Exercise -> Only the lines below starting at the one containing "u_result_fifo/mem_reg[0][70]$_DFFE_PP_ | 9.34 |" and ending at the one containing "worst min-delay path,row_scale[19],u_datapath.scale_q[19],2" belong in the answer, each copied exactly.

Data shown START

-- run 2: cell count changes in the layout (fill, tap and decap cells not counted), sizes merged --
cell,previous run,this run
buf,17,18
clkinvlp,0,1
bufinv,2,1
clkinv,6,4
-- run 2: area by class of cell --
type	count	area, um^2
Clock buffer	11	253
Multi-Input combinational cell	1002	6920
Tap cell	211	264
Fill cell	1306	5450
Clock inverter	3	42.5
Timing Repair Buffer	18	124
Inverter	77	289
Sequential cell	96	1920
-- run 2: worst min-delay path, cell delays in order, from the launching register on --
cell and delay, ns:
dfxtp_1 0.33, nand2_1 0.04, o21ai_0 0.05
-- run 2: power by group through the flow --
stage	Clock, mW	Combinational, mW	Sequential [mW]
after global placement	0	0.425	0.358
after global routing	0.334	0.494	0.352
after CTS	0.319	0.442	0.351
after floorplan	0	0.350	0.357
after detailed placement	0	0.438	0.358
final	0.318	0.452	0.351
--- src/sv/scp_pkg.sv ---
// Types and constants shared by the serial channel command parser.
package scp_pkg;

	typedef enum logic [2:0] {
		PH_WAIT   = 3'd0,
		PH_CHAN   = 3'd1,
		PH_MSB    = 3'd2,
		PH_LSB    = 3'd3,
		PH_CFIRST = 3'd4,
		PH_CMD    = 3'd5,
		PH_SKIP   = 3'd6
	} phase_t;

	localparam logic [1:0] CMD_BYTE = 2'd0;
	localparam logic [1:0] CMD_TICK = 2'd1;
	localparam logic [1:0] CMD_DONE = 2'd2;

	localparam logic [7:0] TOK_C = 8'h43;
	localparam logic [7:0] TOK_T = 8'h54;
	localparam logic [7:0] TOK_F = 8'h46;

	localparam logic [7:0] TIMEOUT_RESET = 8'd10;
	localparam logic [7:0] IDLE_MAX      = 8'hFF;
	localparam logic [2:0] SKIP_OOB      = 3'd2;
	localparam logic [2:0] SKIP_PENDING  = 3'd4;
	localparam logic [2:0] CMD_LAST_POS  = 3'd4;

	typedef struct packed {
		logic [1:0] cmd;
		logic [7:0] rx_byte;
		logic       key_pressed;
	} item_t;

	typedef struct packed {
		logic        ack_out;
		logic        chan_write;
		logic [2:0]  chan_index;
		logic [15:0] chan_value;
		logic        group_sync;
		logic        count_update;
		logic [3:0]  channel_count;
		logic        cmd_byte_valid;
		logic [2:0]  cmd_byte_pos;
		logic [7:0]  cmd_byte_data;
		logic        cmd_complete;
		logic        flash_request;
	} result_t;

	typedef struct packed {
		phase_t     phase;
		logic [7:0] held_msb;
		logic [2:0] byte_counter;
		logic       command_pending;
		logic [7:0] idle_ticks;
	} parse_state_t;

endpackage
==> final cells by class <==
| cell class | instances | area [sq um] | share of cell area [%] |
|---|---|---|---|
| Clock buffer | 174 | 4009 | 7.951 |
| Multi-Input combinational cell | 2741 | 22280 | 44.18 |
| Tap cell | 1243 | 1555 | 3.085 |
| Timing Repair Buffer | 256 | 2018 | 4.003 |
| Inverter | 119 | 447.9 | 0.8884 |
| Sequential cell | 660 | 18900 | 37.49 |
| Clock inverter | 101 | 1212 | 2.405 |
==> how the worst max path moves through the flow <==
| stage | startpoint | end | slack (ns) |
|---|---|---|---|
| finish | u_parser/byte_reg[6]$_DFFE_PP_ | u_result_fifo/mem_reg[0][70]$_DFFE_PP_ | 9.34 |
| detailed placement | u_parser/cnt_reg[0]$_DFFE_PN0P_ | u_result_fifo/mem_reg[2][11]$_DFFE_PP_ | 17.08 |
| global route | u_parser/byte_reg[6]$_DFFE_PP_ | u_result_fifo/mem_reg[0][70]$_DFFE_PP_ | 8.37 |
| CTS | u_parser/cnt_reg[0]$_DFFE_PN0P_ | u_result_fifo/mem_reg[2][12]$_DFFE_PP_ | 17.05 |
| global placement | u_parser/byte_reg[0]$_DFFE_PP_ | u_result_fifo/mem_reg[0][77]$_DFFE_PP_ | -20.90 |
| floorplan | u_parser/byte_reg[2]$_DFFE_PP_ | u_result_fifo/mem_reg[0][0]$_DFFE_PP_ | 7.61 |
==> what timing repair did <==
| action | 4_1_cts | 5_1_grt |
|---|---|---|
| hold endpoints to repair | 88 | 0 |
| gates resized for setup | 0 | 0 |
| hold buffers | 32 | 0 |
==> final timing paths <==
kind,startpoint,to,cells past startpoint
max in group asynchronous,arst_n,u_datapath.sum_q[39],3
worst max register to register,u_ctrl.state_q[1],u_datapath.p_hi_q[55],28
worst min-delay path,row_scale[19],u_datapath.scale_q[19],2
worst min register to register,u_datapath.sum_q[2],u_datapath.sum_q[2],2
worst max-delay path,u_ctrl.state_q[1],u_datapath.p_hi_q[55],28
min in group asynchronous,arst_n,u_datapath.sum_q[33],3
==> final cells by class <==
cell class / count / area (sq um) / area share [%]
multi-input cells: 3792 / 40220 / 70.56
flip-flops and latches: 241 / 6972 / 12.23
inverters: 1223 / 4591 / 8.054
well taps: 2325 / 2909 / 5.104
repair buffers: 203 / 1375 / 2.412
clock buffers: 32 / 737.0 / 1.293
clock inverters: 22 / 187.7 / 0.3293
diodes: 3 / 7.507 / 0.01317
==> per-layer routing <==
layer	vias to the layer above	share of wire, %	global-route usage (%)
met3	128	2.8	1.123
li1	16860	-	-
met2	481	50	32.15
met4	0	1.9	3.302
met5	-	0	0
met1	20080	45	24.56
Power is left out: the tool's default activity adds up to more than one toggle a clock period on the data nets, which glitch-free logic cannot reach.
$ cat config.mk
export PLATFORM = sky130hd
export DESIGN_NAME = spa_work_mem
export DESIGN_NICKNAME = d
export VERILOG_FILES = /design/src/hdl/sparse_polynomial_arithmetic_macros.svh /design/src/hdl/spa_pkg.sv /design/src/hdl/spa_work_mem.sv
export SDC_FILE = /design/constraint.sdc
export NUM_CORES = 2
export LEC_CHECK = 0
export ABC_AREA = 1
export BUFFER_PORTS_ARGS = -buffer_cell sky130_fd_sc_hd__buf_2
export CELL_PAD_IN_SITES_DETAIL_PLACEMENT = 0
export CELL_PAD_IN_SITES_GLOBAL_PLACEMENT = 1
export CORE_ASPECT_RATIO = 0.7
export CORE_UTILIZATION = 50
export CTS_BUF_LIST = sky130_fd_sc_hd__clkbuf_16
export DETAILED_ROUTE_END_ITERATION = 6
export GPL_ROUTABILITY_DRIVEN = 0
export HOLD_SLACK_MARGIN = 0.15
export PLACE_DENSITY_LB_ADDON = 0.08
export REMOVE_ABC_BUFFERS = 1
export SETUP_SLACK_MARGIN = 0.15
export SLEW_MARGIN = 20
export SYNTH_ARGS = -nofsm -noshare
export SYNTH_HDL_FRONTEND = slang
export SYNTH_SLANG_ARGS = --single-unit
$ cat constraint.sdc
create_clock -name clk -period 11.2 [get_ports clk]
set_clock_uncertainty 0.15 [all_clocks]
set_input_delay 0.56 -clock clk [delete_from_list [all_inputs] [get_ports clk]]
set_output_delay 0.56 -clock clk [all_outputs]
set_load 0.02 [all_outputs]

Data shown END

Exercise answer ->
| finish | u_parser/byte_reg[6]$_DFFE_PP_ | u_result_fifo/mem_reg[0][70]$_DFFE_PP_ | 9.34 |
| detailed placement | u_parser/cnt_reg[0]$_DFFE_PN0P_ | u_result_fifo/mem_reg[2][11]$_DFFE_PP_ | 17.08 |
| global route | u_parser/byte_reg[6]$_DFFE_PP_ | u_result_fifo/mem_reg[0][70]$_DFFE_PP_ | 8.37 |
| CTS | u_parser/cnt_reg[0]$_DFFE_PN0P_ | u_result_fifo/mem_reg[2][12]$_DFFE_PP_ | 17.05 |
| global placement | u_parser/byte_reg[0]$_DFFE_PP_ | u_result_fifo/mem_reg[0][77]$_DFFE_PP_ | -20.90 |
| floorplan | u_parser/byte_reg[2]$_DFFE_PP_ | u_result_fifo/mem_reg[0][0]$_DFFE_PP_ | 7.61 |
==> what timing repair did <==
| action | 4_1_cts | 5_1_grt |
|---|---|---|
| hold endpoints to repair | 88 | 0 |
| gates resized for setup | 0 | 0 |
| hold buffers | 32 | 0 |
==> final timing paths <==
kind,startpoint,to,cells past startpoint
max in group asynchronous,arst_n,u_datapath.sum_q[39],3
worst max register to register,u_ctrl.state_q[1],u_datapath.p_hi_q[55],28
worst min-delay path,row_scale[19],u_datapath.scale_q[19],2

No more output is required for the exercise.